**DIRECTIONS FOR THIS TASK:**
Please write out, exactly, every line of the listing from its first line through the one that includes "timing repair buffer".
'''
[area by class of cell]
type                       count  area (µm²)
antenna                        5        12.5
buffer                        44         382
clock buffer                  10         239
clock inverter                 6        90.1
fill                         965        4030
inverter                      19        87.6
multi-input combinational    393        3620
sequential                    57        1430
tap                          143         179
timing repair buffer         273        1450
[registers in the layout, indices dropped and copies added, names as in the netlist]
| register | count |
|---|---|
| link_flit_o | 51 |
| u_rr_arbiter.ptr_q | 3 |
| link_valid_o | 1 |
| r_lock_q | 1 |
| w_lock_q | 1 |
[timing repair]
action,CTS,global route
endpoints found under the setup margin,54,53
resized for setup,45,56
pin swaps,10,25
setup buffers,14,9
### src/rtl/rca_adder.sv
// N-bit ripple-carry adder built as an explicit chain of full-adder cells.
module rca_adder #(
    parameter int N = 8
) (
    input  logic [N-1:0] a,
    input  logic [N-1:0] b,
    input  logic         cin,
    output logic [N-1:0] sum,
    output logic         cout
);

    logic [N:0] c;

    assign c[0] = cin;

    for (genvar i = 0; i < N; i++) begin : g_fa
        assign sum[i]   = a[i] ^ b[i] ^ c[i];
        assign c[i+1]   = (a[i] & b[i]) | (c[i] & (a[i] ^ b[i]));
    end

    assign cout = c[N];

endmodule

### src/rtl/adder_share_arbiter.sv
// Shares one ripple-carry adder among NREQ valid/ready requesters, one op in flight.
// ADD_ARB_ROUND_ROBIN_EN selects round-robin arbitration; otherwise lowest index wins.
//
// state | meaning
// IDLE  | offer req_ready to the arbitration winner, latch its operands on handshake
// CALC  | adder sees latched operands; result registered at the edge
// DONE  | result held on res_* until res_ready
module adder_share_arbiter
    import adder_arb_pkg::*;
#(
    parameter int N    = N_DEF,
    parameter int NREQ = NREQ_DEF,
    parameter int ID_W = id_width(NREQ)
) (
    input  logic              clk,
    input  logic              rst,
    input  logic [NREQ-1:0]   req_valid,
    output logic [NREQ-1:0]   req_ready,
    input  logic [NREQ*N-1:0] req_a,
    input  logic [NREQ*N-1:0] req_b,
    output logic              res_valid,
    input  logic              res_ready,
    output logic [N-1:0]      res_sum,
    output logic              res_carry,
    output logic [ID_W-1:0]   res_id
);

    state_t          state, state_nxt;
    logic [N-1:0]    a_q, b_q;
    logic [ID_W-1:0] id_q;
    logic [ID_W-1:0] grant;
    logic            any_valid;
    logic            accept;
    logic [N-1:0]    add_sum;
    logic            add_cout;

    assign any_valid = |req_valid;

`ifdef ADD_ARB_ROUND_ROBIN_EN
    logic [ID_W-1:0] ptr;

    // Walk downward so the candidate closest to the pointer is the last to win.
    function automatic logic [ID_W-1:0] arb_pick(input logic [NREQ-1:0] v,
                                                 input logic [ID_W-1:0] p);
        logic [ID_W-1:0] g;
        int              idx;
        g = '0;
        for (int k = NREQ - 1; k >= 0; k--) begin
            idx = (int'(p) + k) % NREQ;
            if (v[idx]) g = ID_W'(idx);
        end
        return g;
    endfunction

    assign grant = arb_pick(req_valid, ptr);

    always_ff @(posedge clk or posedge rst) begin
        if (rst) begin
            ptr <= '0;
        end else if (accept) begin
            ptr <= (grant == ID_W'(NREQ - 1)) ? '0 : grant + 1'b1;
        end
    end
`else
    function automatic logic [ID_W-1:0] arb_pick(input logic [NREQ-1:0] v);
        logic [ID_W-1:0] g;
        g = '0;
        for (int k = NREQ - 1; k >= 0; k--) begin
            if (v[k]) g = ID_W'(k);
        end
        return g;
    endfunction

    assign grant = arb_pick(req_valid);
`endif

    always_comb begin
        state_nxt = state;
        req_ready = '0;
        accept    = 1'b0;
        case (state)
            ST_IDLE: begin
                // rst gating keeps req_ready low for the whole reset pulse
                if (any_valid && !rst) begin
                    req_ready[grant] = 1'b1;
                    accept           = 1'b1;
                    state_nxt        = ST_CALC;
                end
            end
            ST_CALC: state_nxt = ST_DONE;
            ST_DONE: if (res_ready) state_nxt = ST_IDLE;
            default: state_nxt = ST_IDLE;
        endcase
    end

    always_ff @(posedge clk or posedge rst) begin
        if (rst) begin
            state <= ST_IDLE;
        end else begin
            state <= state_nxt;
        end
    end

    always_ff @(posedge clk or posedge rst) begin
        if (rst) begin
            a_q  <= '0;
            b_q  <= '0;
            id_q <= '0;
        end else if (accept) begin
            a_q  <= req_a[grant*N +: N];
            b_q  <= req_b[grant*N +: N];
            id_q <= grant;
        end
    end

    rca_adder #(.N(N)) u_adder (
        .a    (a_q),
        .b    (b_q),
        .cin  (1'b0),
        .sum  (add_sum),
        .cout (add_cout)
    );

    always_ff @(posedge clk or posedge rst) begin
        if (rst) begin
            res_valid <= 1'b0;
            res_sum   <= '0;
            res_carry <= 1'b0;
            res_id    <= '0;
        end else if (state == ST_CALC) begin
            res_valid <= 1'b1;
            res_sum   <= add_sum;
            res_carry <= add_cout;
            res_id    <= id_q;
        end else if (state == ST_DONE && res_ready) begin
            res_valid <= 1'b0;
        end
    end

endmodule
'''
**SOLUTION TO THIS EXERCISE:**
[area by class of cell]
type                       count  area (µm²)
antenna                        5        12.5
buffer                        44         382
clock buffer                  10         239
clock inverter                 6        90.1
fill                         965        4030
inverter                      19        87.6
multi-input combinational    393        3620
sequential                    57        1430
tap                          143         179
timing repair buffer         273        1450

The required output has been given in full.